For example, Fig. 3 is 124 (the referred to herein as stimulator of stimulator unit illustrated according to embodiment proposed in this paper Unit 324) one embodiment schematic diagram.In this embodiment, stimulator unit 324 includes six current sources (stimulator) 326 (1) -326 (6) and sparse switching network 325.Sparse switching network 325 is more by what is operated under the control of control unit 360 A switch element (switch) 355 is formed.For ease of description, from the company being omitted in Fig. 3 between switch 355 and controller 360 It connects.Although Fig. 3 illustrates the presence of the controller 360 of a part to form stimulator unit 324, but it is to be understood that this is only It is illustrative, and switch 355 can be by the individual of such as implantation material controller (for example, controller 138 in Figure 1B) Controller is controlled/is activated.

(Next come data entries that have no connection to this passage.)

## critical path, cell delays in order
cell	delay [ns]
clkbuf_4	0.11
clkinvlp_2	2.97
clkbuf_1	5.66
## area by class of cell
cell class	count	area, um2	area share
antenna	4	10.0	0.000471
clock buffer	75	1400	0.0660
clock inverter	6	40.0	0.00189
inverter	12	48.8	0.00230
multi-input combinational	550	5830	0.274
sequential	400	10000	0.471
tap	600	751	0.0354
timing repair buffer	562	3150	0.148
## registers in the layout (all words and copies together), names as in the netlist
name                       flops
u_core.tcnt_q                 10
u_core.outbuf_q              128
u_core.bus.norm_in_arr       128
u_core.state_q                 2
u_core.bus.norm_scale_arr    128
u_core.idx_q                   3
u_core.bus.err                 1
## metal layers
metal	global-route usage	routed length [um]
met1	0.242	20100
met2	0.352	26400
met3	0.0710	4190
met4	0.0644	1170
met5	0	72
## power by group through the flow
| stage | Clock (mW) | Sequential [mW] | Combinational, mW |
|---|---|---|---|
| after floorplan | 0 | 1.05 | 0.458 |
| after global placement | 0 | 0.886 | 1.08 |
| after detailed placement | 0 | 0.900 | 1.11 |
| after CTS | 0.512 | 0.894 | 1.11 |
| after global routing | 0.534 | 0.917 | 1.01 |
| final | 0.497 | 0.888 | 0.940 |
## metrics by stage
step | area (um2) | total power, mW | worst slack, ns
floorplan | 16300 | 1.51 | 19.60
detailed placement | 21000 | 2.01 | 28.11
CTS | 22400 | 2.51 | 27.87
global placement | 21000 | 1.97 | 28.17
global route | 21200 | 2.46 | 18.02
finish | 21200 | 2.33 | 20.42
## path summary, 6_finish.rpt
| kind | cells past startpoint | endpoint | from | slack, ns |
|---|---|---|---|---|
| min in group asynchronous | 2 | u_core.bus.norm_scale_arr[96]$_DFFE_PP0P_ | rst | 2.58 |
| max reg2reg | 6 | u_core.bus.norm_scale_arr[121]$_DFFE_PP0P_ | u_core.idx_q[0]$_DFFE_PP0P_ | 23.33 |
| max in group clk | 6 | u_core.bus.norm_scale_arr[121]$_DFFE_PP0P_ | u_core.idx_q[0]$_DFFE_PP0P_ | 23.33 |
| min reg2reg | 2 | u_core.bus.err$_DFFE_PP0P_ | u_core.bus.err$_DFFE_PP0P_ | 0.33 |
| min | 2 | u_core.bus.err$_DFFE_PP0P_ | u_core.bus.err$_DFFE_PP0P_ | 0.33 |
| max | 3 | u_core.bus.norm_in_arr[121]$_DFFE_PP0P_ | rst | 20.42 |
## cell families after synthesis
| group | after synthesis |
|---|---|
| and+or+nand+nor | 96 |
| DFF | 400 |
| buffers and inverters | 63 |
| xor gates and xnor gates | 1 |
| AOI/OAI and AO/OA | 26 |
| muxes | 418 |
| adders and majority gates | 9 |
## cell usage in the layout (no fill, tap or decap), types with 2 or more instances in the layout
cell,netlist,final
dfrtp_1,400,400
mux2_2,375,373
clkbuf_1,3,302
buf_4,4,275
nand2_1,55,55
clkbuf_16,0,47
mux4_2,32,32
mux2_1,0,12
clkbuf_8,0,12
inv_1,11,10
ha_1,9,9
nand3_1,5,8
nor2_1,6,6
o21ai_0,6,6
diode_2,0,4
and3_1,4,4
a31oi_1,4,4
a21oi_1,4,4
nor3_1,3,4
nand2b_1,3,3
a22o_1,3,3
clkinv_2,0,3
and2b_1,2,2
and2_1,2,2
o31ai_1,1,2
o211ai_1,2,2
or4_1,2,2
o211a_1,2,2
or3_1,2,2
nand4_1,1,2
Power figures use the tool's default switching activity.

Stimulator unit 324 is shown to have cochlea external electrode 140 (1) and 140 (2) and the electricity of Figure 1A-Fig. 1 C and 2 Pole array 150.Each electrode in intra-cochlear electrode 128 (1) -128 (22) in electrod-array 150 is via corresponding conducting wire 129 (1) -129 (22) are electrically connected to sparse switching network 325.Similarly, cochlea external electrode 140 (1) and 140 (2) respectively via Conducting wire 129 (23) and 129 (24) are connected to sparse switching network 325.

According to embodiment proposed in this paper, sparse switching network 325 is configured as in different times, by current source 326 Each current source in (1) -326 (5) is used to selectively connect to multiple 128 (1) -128 of (that is, more than one) intra-cochlear electrode (22), and by each intra-cochlear electrode in intra-cochlear electrode 128 (1) -128 (22) it is used to selectively connect to current source 326 (1) -326 (5) only one subset.In addition, sparse switching network 325 is configured as current source 326 (6) being selectively connected To cochlea external electrode 140 (1) and/or cochlea external electrode 140 (2).In other words, sparse switching network 325 be include multiple open 355 hardwire electric network is closed, multiple switch 355 is configured as in different times, will be in current source 326 (1) -326 (6) Each current source is used to selectively connect in implant electrode (that is, electrode 128 (1) -128 (22), 140 (1) or 140 (2)) only A subset.Multiple switch 355 is arranged to that adjacent intra-cochlear electrode 128 (1) -128 (22) is prevented to be connected to identical electricity Stream source 326 (1) -326 (5).When being connected to electrode, current source 326 (1) -326 (6) can be provided which or draw electric current.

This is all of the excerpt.